• _What you will do_
Of the entries below, return exactly those lines that fall between the one containing "end else if (def_set) begin" and the one containing "bf_cnt_q <= bf_cnt_q + 16'h1;", the two end lines included.

• _Stored items_
**config.mk**
```make
export PLATFORM = sky130hd
export DESIGN_NAME = urtfc_core
export DESIGN_NICKNAME = d
export VERILOG_FILES = /design/src/rtl/urtfc_pkg.sv /design/src/rtl/urtfc_core.sv /design/src/rtl/urtfc_fifo.sv /design/src/rtl/urtfc_tx.sv
export VERILOG_INCLUDE_DIRS = /design/src /design/src/rtl
export SDC_FILE = /design/constraint.sdc
export NUM_CORES = 1
export LEC_CHECK = 0
export BUFFER_PORTS_ARGS = -buffer_cell sky130_fd_sc_hd__buf_2
export CAP_MARGIN = 20
export CORE_MARGIN = 4
export CORE_UTILIZATION = 60
export CTS_BUF_LIST = sky130_fd_sc_hd__clkbuf_4 sky130_fd_sc_hd__clkbuf_8 sky130_fd_sc_hd__clkbuf_16
export DETAILED_ROUTE_END_ITERATION = 10
export MAX_ROUTING_LAYER = met4
export PLACE_DENSITY = 0.82
export RECOVER_POWER = 100
export SLEW_MARGIN = 10
export SYNTH_ARGS = -nofsm -noshare
export SYNTH_HDL_FRONTEND = slang
export SYNTH_SLANG_ARGS = --single-unit
```
**constraint.sdc**
```tcl
create_clock -name clk_in -period 12.7 [get_ports clk_in]
set_input_delay 1.27 -clock clk_in [delete_from_list [all_inputs] [get_ports clk_in]]
set_output_delay 1.27 -clock clk_in [all_outputs]
set_load 0.1 [all_outputs]
```
===== config.mk =====
export PLATFORM = sky130hd
export DESIGN_NAME = fpr_top
export DESIGN_NICKNAME = d
export VERILOG_FILES = /design/src/inc/fpr_pkg.sv /design/src/verilog/fpr_stage.sv /design/src/verilog/fpr_top.sv
export SDC_FILE = /design/constraint.sdc
export NUM_CORES = 2
export LEC_CHECK = 0
export BUFFER_PORTS_ARGS = -buffer_cell sky130_fd_sc_hd__buf_4
export CAP_MARGIN = 20
export CORE_ASPECT_RATIO = 0.7
export CORE_UTILIZATION = 45
export CTS_BUF_LIST = sky130_fd_sc_hd__clkbuf_16
export CTS_CLUSTER_SIZE = 12
export DETAILED_ROUTE_END_ITERATION = 6
export GPL_TIMING_DRIVEN = 0
export PLACE_DENSITY = 0.68
export SLEW_MARGIN = 20
export SYNTH_ARGS = -nofsm -noshare
export SYNTH_HDL_FRONTEND = slang
export SYNTH_SLANG_ARGS = --single-unit

===== constraint.sdc =====
create_clock -name I_SYS_CLK -period 11.95 [get_ports I_SYS_CLK]
set_input_delay 1.195 -clock I_SYS_CLK [delete_from_list [all_inputs] [get_ports I_SYS_CLK]]
set_output_delay 1.195 -clock I_SYS_CLK [all_outputs]
set_load 0.01 [all_outputs]

===== src/inc/fpr_pkg.sv =====
// Constants, register map and state type of the feeder protection block
package fpr_pkg;

  // ---------------------------------------------------------------
  // Timing
  // ---------------------------------------------------------------
  localparam int CLK_PERIOD_NS = 20;
  localparam int TICK_NS       = 1000000;  // Timers count in milliseconds
  localparam int TICK_CYCLES   = (TICK_NS + CLK_PERIOD_NS - 1) / CLK_PERIOD_NS;

  // ---------------------------------------------------------------
  // Register byte addresses
  // ---------------------------------------------------------------
  localparam logic [7:0] A_STAGE0 = 8'h00;  // Nine stage words, 0x00..0x20
  localparam logic [7:0] A_CFG    = 8'h24;
  localparam logic [7:0] A_ANGLE  = 8'h28;
  localparam logic [7:0] A_DEBLK  = 8'h2c;
  localparam logic [7:0] A_DEAD0  = 8'h30;  // Five shot words, 0x30..0x40
  localparam logic [7:0] A_ROUTE  = 8'h44;
  localparam logic [7:0] A_MAINT  = 8'h48;
  localparam logic [7:0] A_BFAIL  = 8'h4c;
  localparam logic [7:0] A_STATUS = 8'h50;

  // ---------------------------------------------------------------
  // Field positions
  // ---------------------------------------------------------------
  localparam int F_CFG_OC_INV   = 9;
  localparam int F_CFG_EF_INV   = 10;
  localparam int F_CFG_VMODE    = 11;
  localparam int F_CFG_SHOTS    = 12;  // Three bits
  localparam int F_CFG_SC_BLK   = 15;
  localparam int F_CFG_MAINT_BL = 16;
  localparam int F_SHOT_MASK    = 16;  // Four bits: ext, ef, oc, sc
  localparam int F_SHOT_TRIP    = 20;
  localparam int F_ST_DEF       = 27;
  localparam int F_ST_BF        = 28;

  // ---------------------------------------------------------------
  // Reset values
  // ---------------------------------------------------------------
  localparam logic [31:0] R_STAGE = 32'h0064_ffff;  // 100 ms, level max
  localparam logic [31:0] R_CFG   = 32'h0000_1000;  // One shot
  localparam logic [31:0] R_ANGLE = 32'h005a_0000;  // Base 0, half 90
  localparam logic [31:0] R_DEBLK = 32'h03e8_ffff;  // Reclaim 1000 ms
  localparam logic [31:0] R_DEAD  = 32'h0011_01f4;  // 500 ms, sc trip
  localparam logic [31:0] R_ROUTE = 32'h0000_01ff;
  localparam logic [15:0] R_MAINT = 16'h03e8;
  localparam logic [15:0] R_PRE   = 16'h0064;
  localparam logic [31:0] R_BFAIL = 32'h0000_0096;  // 150 ms

  // ---------------------------------------------------------------
  // Angles in degrees
  // ---------------------------------------------------------------
  localparam logic [8:0] DEG_HALF = 9'h0b4;
  localparam logic [8:0] DEG_FULL = 9'h168;

  // Inverse-time speed-up: excess current shifted right by this
  localparam int INV_SHIFT   = 4;
  localparam int MAINT_SHIFT = 8;

  // ---------------------------------------------------------------
  // Auto-reclose states
  // ---------------------------------------------------------------
  typedef enum logic [5:0] {
    AR_IDLE    = 6'h01,
    AR_OPEN    = 6'h02,
    AR_DEAD    = 6'h04,
    AR_CLOSE   = 6'h08,
    AR_RECLAIM = 6'h10,
    AR_FINAL   = 6'h20
  } fpr_ar_t;

endpackage : fpr_pkg


===== src/verilog/fpr_stage.sv =====
// One protection stage: start flag and operate-time timer
`timescale 1ns/1ps
module fpr_stage
  import fpr_pkg::*;
#(
  parameter int W = 16
) (
  // Clock and reset
  input  wire logic         i_clk,
  input  wire logic         i_rst,
  input  wire logic         i_tick,
  // Condition and settings
  input  wire logic         i_cond,
  input  wire logic         i_inverse,
  input  wire logic [W-1:0] i_meas,
  input  wire logic [W-1:0] i_level,
  input  wire logic [W-1:0] i_time,
  // Result
  output logic              o_start,
  output logic              o_trip
);

  logic [W-1:0] acc_q;
  logic [W-1:0] excess;
  logic [W-1:0] inc;
  logic [W:0]   sum;
  logic         done;

  // Higher overcurrent advances the inverse timer faster
  assign excess = (i_meas > i_level) ? W'(i_meas - i_level) : '0;
  assign inc    = i_inverse ? W'((excess >> INV_SHIFT) + 1'b1) : W'(1);
  assign sum    = {1'b0, acc_q} + {1'b0, inc};
  assign done   = acc_q >= i_time;

  // Timer restarts whenever the condition drops
  always_ff @(posedge i_clk) begin
    if (i_rst || !i_cond) begin
      acc_q <= '0;
    end else if (i_tick && !done) begin
      acc_q <= sum[W] ? '1 : sum[W-1:0];  // Saturate, never wrap
    end
  end

  // Start follows the condition, trip needs expiry too
  always_ff @(posedge i_clk) begin
    if (i_rst) begin
      o_start <= 1'b0;
      o_trip  <= 1'b0;
    end else begin
      o_start <= i_cond;
      o_trip  <= i_cond && done;
    end
  end

endmodule : fpr_stage


===== src/verilog/fpr_top.sv =====
// Feeder protection decision logic, reclose sequencer and register slave
//
// Our own choices: the address map and the Avalon-MM interface to the registers.
`timescale 1ns/1ps
module fpr_top
  import fpr_pkg::*;
#(
  parameter int TICK_CNT = TICK_CYCLES
) (
  // Clock and reset
  input  wire logic        I_SYS_CLK,
  input  wire logic        I_RST,
  // Measured quantities (same clock)
  input  wire logic [15:0] I_PHASE_CUR_A,
  input  wire logic [15:0] I_PHASE_CUR_B,
  input  wire logic [15:0] I_PHASE_CUR_C,
  input  wire logic [15:0] I_NEUTRAL_CUR,
  input  wire logic [15:0] I_NEUTRAL_CUR_SENS,
  input  wire logic [15:0] I_RESIDUAL_VOLT,
  input  wire logic [8:0]  I_RESIDUAL_ANGLE,
  // External control pins
  input  wire logic        I_EXTERNAL_CONTROL_ONE,
  input  wire logic        I_EXTERNAL_CONTROL_TWO,
  input  wire logic        I_BREAKER_POSITION_INPUT,
  input  wire logic        I_RECLOSE_INHIBIT_INPUT,
  input  wire logic        I_RECLOSE_CONTROL_INPUT,
  // Avalon-MM slave
  input  wire logic [7:0]  I_AVS_ADDRESS,
  input  wire logic        I_AVS_READ,
  input  wire logic        I_AVS_WRITE,
  input  wire logic [31:0] I_AVS_WRITEDATA,
  input  wire logic [3:0]  I_AVS_BYTEENABLE,
  output logic [31:0]      O_AVS_READDATA,
  output logic             O_AVS_WAITREQUEST,
  // Output relays and status
  output logic             O_HEAVY_TRIP_OUTPUT_ONE,
  output logic             O_HEAVY_TRIP_OUTPUT_TWO,
  output logic             O_UPSTREAM_TRIP,
  output logic             O_BREAKER_CLOSE_OUTPUT,
  output logic             O_START_SIGNAL,
  output logic             O_RECLOSE_BUSY,
  output logic             O_DEFINITE_TRIP_INDICATOR,
  output logic             O_BREAKER_FAIL_ALARM,
  output logic [3:0]       O_DEFINITE_SOURCE,
  output logic             O_MAINT_ALARM,
  output logic             O_MAINT_PREALARM,
  output logic             O_SELF_SUPERVISION_OUTPUT
);

  // ---------------------------------------------------------------
  // Pin synchronisers and millisecond tick
  // ---------------------------------------------------------------
  logic [4:0]  pin_s1_q;
  logic [4:0]  pin_s2_q;
  logic        ctrl_prev_q;
  logic        brk_prev_q;
  logic [31:0] div_q;
  logic        tick;

  // Order: ctrl, inhibit, position, ext two, ext one
  always_ff @(posedge I_SYS_CLK) begin
    if (I_RST) begin
      pin_s1_q    <= '0;
      pin_s2_q    <= '0;
      ctrl_prev_q <= 1'b0;
      brk_prev_q  <= 1'b0;
    end else begin
      pin_s1_q    <= {I_RECLOSE_CONTROL_INPUT, I_RECLOSE_INHIBIT_INPUT,
                      I_BREAKER_POSITION_INPUT, I_EXTERNAL_CONTROL_TWO,
                      I_EXTERNAL_CONTROL_ONE};
      pin_s2_q    <= pin_s1_q;
      ctrl_prev_q <= pin_s2_q[4];
      brk_prev_q  <= pin_s2_q[2];
    end
  end

  logic ext_one;
  logic close_inh;
  logic brk_open;
  logic inhibit;
  logic ctrl_rise;
  logic brk_opened;
  assign ext_one    = pin_s2_q[0];
  assign close_inh  = pin_s2_q[1];
  assign brk_open   = pin_s2_q[2];
  assign inhibit    = pin_s2_q[3];
  assign ctrl_rise  = pin_s2_q[4] && !ctrl_prev_q;
  assign brk_opened = pin_s2_q[2] && !brk_prev_q;

  // Divider gives the one-cycle timer enable
  always_ff @(posedge I_SYS_CLK) begin
    if (I_RST || tick) begin
      div_q <= '0;
    end else begin
      div_q <= div_q + 32'h1;
    end
  end
  assign tick = div_q == 32'(TICK_CNT - 1);

  // ---------------------------------------------------------------
  // Registers
  // ---------------------------------------------------------------
  logic [31:0] stage_q [0:8];
  logic [31:0] dead_q  [0:4];
  logic [31:0] cfg_q;
  logic [31:0] angle_q;
  logic [31:0] deblk_q;
  logic [31:0] route_q;
  logic [31:0] bfail_q;
  logic [15:0] maint_q;
  logic [15:0] pre_q;
  logic        done_q;
  logic        wr_en;
  logic [7:0]  addr;
  logic [31:0] wmask;
  logic [31:0] rdata;

  // One wait cycle per access, answer at the second edge
  assign O_AVS_WAITREQUEST = (I_AVS_READ || I_AVS_WRITE) && !done_q;
  assign wr_en = I_AVS_WRITE && done_q;
  assign addr  = {I_AVS_ADDRESS[7:2], 2'b00};
  assign wmask = {{8{I_AVS_BYTEENABLE[3]}}, {8{I_AVS_BYTEENABLE[2]}},
                  {8{I_AVS_BYTEENABLE[1]}}, {8{I_AVS_BYTEENABLE[0]}}};

  function automatic logic [31:0] merge(input logic [31:0] old,
                                        input logic [31:0] wd,
                                        input logic [31:0] m);
    merge = (old & ~m) | (wd & m);
  endfunction : merge

  always_ff @(posedge I_SYS_CLK) begin
    if (I_RST) begin
      done_q <= 1'b0;
    end else begin
      done_q <= (I_AVS_READ || I_AVS_WRITE) && !done_q;
    end
  end

  // Settings storage; unmapped writes fall through
  always_ff @(posedge I_SYS_CLK) begin
    if (I_RST) begin
      for (int k = 0; k < 9; k++) begin
        stage_q[k] <= R_STAGE;
      end
      for (int k = 0; k < 5; k++) begin
        dead_q[k] <= R_DEAD;
      end
      cfg_q   <= R_CFG;
      angle_q <= R_ANGLE;
      deblk_q <= R_DEBLK;
      route_q <= R_ROUTE;
      bfail_q <= R_BFAIL;
      pre_q   <= R_PRE;
    end else if (wr_en) begin
      if (addr < A_CFG) begin
        stage_q[addr[5:2]] <= merge(stage_q[addr[5:2]], I_AVS_WRITEDATA, wmask);
      end
      if (addr >= A_DEAD0 && addr < A_ROUTE) begin
        dead_q[3'(addr[7:2] - A_DEAD0[7:2])] <=
          merge(dead_q[3'(addr[7:2] - A_DEAD0[7:2])], I_AVS_WRITEDATA, wmask);
      end
      if (addr == A_CFG)   cfg_q   <= merge(cfg_q, I_AVS_WRITEDATA, wmask);
      if (addr == A_ANGLE) angle_q <= merge(angle_q, I_AVS_WRITEDATA, wmask);
      if (addr == A_DEBLK) deblk_q <= merge(deblk_q, I_AVS_WRITEDATA, wmask);
      if (addr == A_ROUTE) route_q <= merge(route_q, I_AVS_WRITEDATA, wmask);
      if (addr == A_BFAIL) bfail_q <= merge(bfail_q, I_AVS_WRITEDATA, wmask);
      if (addr == A_MAINT) pre_q   <= 16'(merge({pre_q, 16'h0}, I_AVS_WRITEDATA,
                                                wmask) >> 16);
    end
  end

  // ---------------------------------------------------------------
  // Measurement conditions and stages
  // ---------------------------------------------------------------
  logic [15:0] i_max;
  logic [15:0] i_min;
  logic [15:0] ab_max;
  logic [15:0] ab_min;
  logic [8:0]  ang_d1;
  logic [8:0]  ang_d;
  logic        ang_ok;
  logic        vmode;
  logic [15:0] meas  [0:8];
  logic [8:0]  cond;
  logic [8:0]  inv;
  logic [8:0]  starts;
  logic [8:0]  trips;

  assign ab_max = (I_PHASE_CUR_A > I_PHASE_CUR_B) ? I_PHASE_CUR_A : I_PHASE_CUR_B;
  assign ab_min = (I_PHASE_CUR_A > I_PHASE_CUR_B) ? I_PHASE_CUR_B : I_PHASE_CUR_A;
  assign i_max  = (ab_max > I_PHASE_CUR_C) ? ab_max : I_PHASE_CUR_C;
  assign i_min  = (ab_min < I_PHASE_CUR_C) ? ab_min : I_PHASE_CUR_C;
  assign vmode  = cfg_q[F_CFG_VMODE];

  // Angle distance taken the short way round the circle
  assign ang_d1 = (I_RESIDUAL_ANGLE >= angle_q[8:0]) ?
                  9'(I_RESIDUAL_ANGLE - angle_q[8:0]) :
                  9'(angle_q[8:0] - I_RESIDUAL_ANGLE);
  assign ang_d  = (ang_d1 > DEG_HALF) ? 9'(DEG_FULL - ang_d1) : ang_d1;
  assign ang_ok = ang_d <= angle_q[24:16];

  // Stage order: oc low, high, very high, ef low, high, discontinuity,
  // directional low, high, third voltage stage
  always_comb begin
    for (int k = 0; k < 9; k++) begin
      meas[k] = I_RESIDUAL_VOLT;
    end
    meas[0] = i_max;
    meas[1] = i_max;
    meas[2] = i_max;
    meas[3] = I_NEUTRAL_CUR;
    meas[4] = I_NEUTRAL_CUR;
    meas[5] = 16'(i_max - i_min);
    if (!vmode) begin
      meas[6] = I_NEUTRAL_CUR_SENS;
      meas[7] = I_NEUTRAL_CUR_SENS;
    end
    for (int k = 0; k < 9; k++) begin
      cond[k] = (meas[k] > stage_q[k][15:0]) && !cfg_q[k];
    end
    if (!vmode) begin
      // Shared deblocking voltage and angle window
      cond[6] = cond[6] && (I_RESIDUAL_VOLT > deblk_q[15:0]) && ang_ok;
      cond[7] = cond[7] && (I_RESIDUAL_VOLT > deblk_q[15:0]) && ang_ok;
      cond[8] = 1'b0;
    end
    inv    = '0;
    inv[0] = cfg_q[F_CFG_OC_INV];
    inv[3] = cfg_q[F_CFG_EF_INV];
  end

  // Each stage resets its timer the moment its condition drops
  for (genvar k = 0; k < 9; k++) begin : g_stage
    fpr_stage #(
      .W (16)
    ) u_stage (
      .i_clk     (I_SYS_CLK),
      .i_rst     (I_RST),
      .i_tick    (tick),
      .i_cond    (cond[k]),
      .i_inverse (inv[k]),
      .i_meas    (meas[k]),
      .i_level   (stage_q[k][15:0]),
      .i_time    (stage_q[k][31:16]),
      .o_start   (starts[k]),
      .o_trip    (trips[k])
    );
  end

  // ---------------------------------------------------------------
  // Auto-reclose sequencer
  // ---------------------------------------------------------------
  fpr_ar_t     st_q;
  logic [2:0]  shot_q;
  logic [15:0] ar_cnt_q;
  logic [3:0]  src_q;
  logic [2:0]  sel;
  logic [31:0] word;
  logic [3:0]  grp_s;
  logic [3:0]  grp_t;
  logic [3:0]  hit;
  logic        init;
  logic        blk;
  logic        def_q;
  logic        heavy_one_q;

  // Groups: ext, earth fault, overcurrent, short circuit
  assign grp_s = {ext_one, |{starts[8:6], starts[4:3]}, starts[0], |starts[2:1]};
  assign grp_t = {ext_one, |{trips[8:6], trips[4:3]}, trips[0], |trips[2:1]};
  // Reclaim looks ahead to the configuration of the next shot
  assign sel   = (st_q == AR_IDLE) ? 3'h0 :
                 (st_q == AR_RECLAIM && shot_q < 3'h5) ? shot_q : 3'(shot_q - 3'h1);
  assign word  = dead_q[sel];
  assign hit   = word[F_SHOT_MASK +: 4] & (word[F_SHOT_TRIP] ? grp_t : grp_s);
  assign init  = |hit;
  assign blk   = inhibit || (cfg_q[F_CFG_SC_BLK] && grp_s[0])
                 || (cfg_q[F_CFG_MAINT_BL] && O_MAINT_ALARM);

  always_ff @(posedge I_SYS_CLK) begin
    if (I_RST) begin
      st_q     <= AR_IDLE;
      shot_q   <= 3'h0;
      ar_cnt_q <= '0;
      src_q    <= '0;
    end else begin
      if (tick) ar_cnt_q <= ar_cnt_q + 16'h1;
      case (st_q)
        AR_IDLE: begin
          if ((init || ctrl_rise) && !blk) begin
            st_q   <= AR_OPEN;
            shot_q <= 3'h1;
            src_q  <= hit | {ctrl_rise, 3'h0};
          end
        end
        AR_OPEN: begin
          if (inhibit) st_q <= AR_FINAL;
          else if (brk_open) begin
            st_q     <= AR_DEAD;
            ar_cnt_q <= '0;
          end
        end
        AR_DEAD: begin
          if (inhibit) st_q <= AR_FINAL;
          else if (ar_cnt_q >= word[15:0] && !close_inh) st_q <= AR_CLOSE;
        end
        AR_CLOSE: begin
          if (inhibit) st_q <= AR_FINAL;
          else if (!brk_open) begin
            st_q     <= AR_RECLAIM;
            ar_cnt_q <= '0;
          end
        end
        AR_RECLAIM: begin
          if (init || |trips) begin
            if (init && shot_q < cfg_q[F_CFG_SHOTS +: 3]) begin
              st_q   <= AR_OPEN;
              shot_q <= 3'(shot_q + 3'h1);
            end else begin
              st_q <= AR_FINAL;
            end
          end else if (ar_cnt_q >= deblk_q[31:16]) begin
            st_q <= AR_IDLE;
          end
        end
        AR_FINAL: begin
          // Hold lockout until the breaker is open and faults clear
          if (brk_open && !(|starts)) st_q <= AR_IDLE;
        end
        default: st_q <= AR_IDLE;
      endcase
    end
  end

  // ---------------------------------------------------------------
  // Outputs, definite trip and breaker failure
  // ---------------------------------------------------------------
  logic [15:0] bf_cnt_q;
  logic        bf_q;
  logic        clr_def;
  logic        clr_bf;
  logic        def_set;
  logic [3:0]  dsrc_q;

  assign clr_def = wr_en && addr == A_STATUS && I_AVS_WRITEDATA[F_ST_DEF];
  assign clr_bf  = wr_en && addr == A_STATUS && I_AVS_WRITEDATA[F_ST_BF];
  assign def_set = st_q == AR_FINAL;

  // Relay drive registered so contacts see no glitches
  always_ff @(posedge I_SYS_CLK) begin
    if (I_RST) begin
      heavy_one_q               <= 1'b0;
      O_HEAVY_TRIP_OUTPUT_TWO   <= 1'b0;
      O_START_SIGNAL            <= 1'b0;
      O_BREAKER_CLOSE_OUTPUT    <= 1'b0;
      O_RECLOSE_BUSY            <= 1'b0;
      O_SELF_SUPERVISION_OUTPUT <= 1'b0;
    end else begin
      heavy_one_q <= |(trips & route_q[8:0]) || st_q == AR_OPEN
                     || (st_q == AR_FINAL && !brk_open);
      O_HEAVY_TRIP_OUTPUT_TWO   <= |(trips & route_q[17:9]);
      O_START_SIGNAL            <= |(starts & route_q[26:18]);
      O_BREAKER_CLOSE_OUTPUT    <= st_q == AR_CLOSE && !close_inh;
      O_RECLOSE_BUSY            <= !(st_q inside {AR_IDLE, AR_FINAL});
      O_SELF_SUPERVISION_OUTPUT <= 1'b1;
    end
  end
  assign O_HEAVY_TRIP_OUTPUT_ONE = heavy_one_q;

  // Definite flag: hardware set wins over software clear
  always_ff @(posedge I_SYS_CLK) begin
    if (I_RST) begin
      def_q  <= 1'b0;
      dsrc_q <= '0;
    end else if (def_set) begin
      def_q  <= 1'b1;
      dsrc_q <= src_q;
    end else if (clr_def) begin
      def_q  <= 1'b0;
    end
  end
  assign O_DEFINITE_TRIP_INDICATOR = def_q;
  assign O_DEFINITE_SOURCE         = dsrc_q;

  // Breaker stays closed under trip too long: trip the upstream breaker
  always_ff @(posedge I_SYS_CLK) begin
    if (I_RST) begin
      bf_cnt_q        <= '0;
      O_UPSTREAM_TRIP <= 1'b0;
      bf_q            <= 1'b0;
    end else begin
      if (!heavy_one_q || brk_open) begin
        bf_cnt_q        <= '0;
        O_UPSTREAM_TRIP <= 1'b0;
      end else if (bf_cnt_q >= bfail_q[15:0]) begin
        O_UPSTREAM_TRIP <= 1'b1;
      end else if (tick) begin
        bf_cnt_q <= bf_cnt_q + 16'h1;
      end
      if (O_UPSTREAM_TRIP) bf_q <= 1'b1;
      else if (clr_bf) bf_q <= 1'b0;
    end
  end
  assign O_BREAKER_FAIL_ALARM = bf_q;

  // ---------------------------------------------------------------
  // Maintenance monitor
  // ---------------------------------------------------------------
  logic [15:0] wear;
  assign wear = 16'((i_max >> MAINT_SHIFT) + 16'h1);  // Heavier current wears more

  // Software load wins; counter floors at zero
  always_ff @(posedge I_SYS_CLK) begin
    if (I_RST) begin
      maint_q <= R_MAINT;
    end else if (wr_en && addr == A_MAINT && I_AVS_BYTEENABLE[1:0] == 2'b11) begin
      maint_q <= I_AVS_WRITEDATA[15:0];
    end else if (brk_opened) begin
      maint_q <= (maint_q > wear) ? 16'(maint_q - wear) : 16'h0;
    end
  end
  assign O_MAINT_ALARM    = maint_q == 16'h0;
  assign O_MAINT_PREALARM = maint_q <= pre_q;

  // ---------------------------------------------------------------
  // Read path
  // ---------------------------------------------------------------
  always_comb begin
    rdata = 32'h0;
    if (addr < A_CFG) rdata = stage_q[addr[5:2]];
    if (addr >= A_DEAD0 && addr < A_ROUTE) rdata = dead_q[3'(addr[7:2] - A_DEAD0[7:2])];
    case (addr)
      A_CFG:    rdata = cfg_q;
      A_ANGLE:  rdata = angle_q;
      A_DEBLK:  rdata = deblk_q;
      A_ROUTE:  rdata = route_q;
      A_MAINT:  rdata = {pre_q, maint_q};
      A_BFAIL:  rdata = bfail_q;
      A_STATUS: rdata = {1'b0, O_MAINT_PREALARM, O_MAINT_ALARM, bf_q, def_q,
                         shot_q, st_q, trips, starts};
      default:  ;
    endcase
  end

  always_ff @(posedge I_SYS_CLK) begin
    if (I_RST) begin
      O_AVS_READDATA <= '0;
    end else if (I_AVS_READ && !done_q) begin
      O_AVS_READDATA <= rdata;
    end
  end

endmodule : fpr_top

• _Result of the task_
    end else if (def_set) begin
      def_q  <= 1'b1;
      dsrc_q <= src_q;
    end else if (clr_def) begin
      def_q  <= 1'b0;
    end
  end
  assign O_DEFINITE_TRIP_INDICATOR = def_q;
  assign O_DEFINITE_SOURCE         = dsrc_q;

  // Breaker stays closed under trip too long: trip the upstream breaker
  always_ff @(posedge I_SYS_CLK) begin
    if (I_RST) begin
      bf_cnt_q        <= '0;
      O_UPSTREAM_TRIP <= 1'b0;
      bf_q            <= 1'b0;
    end else begin
      if (!heavy_one_q || brk_open) begin
        bf_cnt_q        <= '0;
        O_UPSTREAM_TRIP <= 1'b0;
      end else if (bf_cnt_q >= bfail_q[15:0]) begin
        O_UPSTREAM_TRIP <= 1'b1;
      end else if (tick) begin
        bf_cnt_q <= bf_cnt_q + 16'h1;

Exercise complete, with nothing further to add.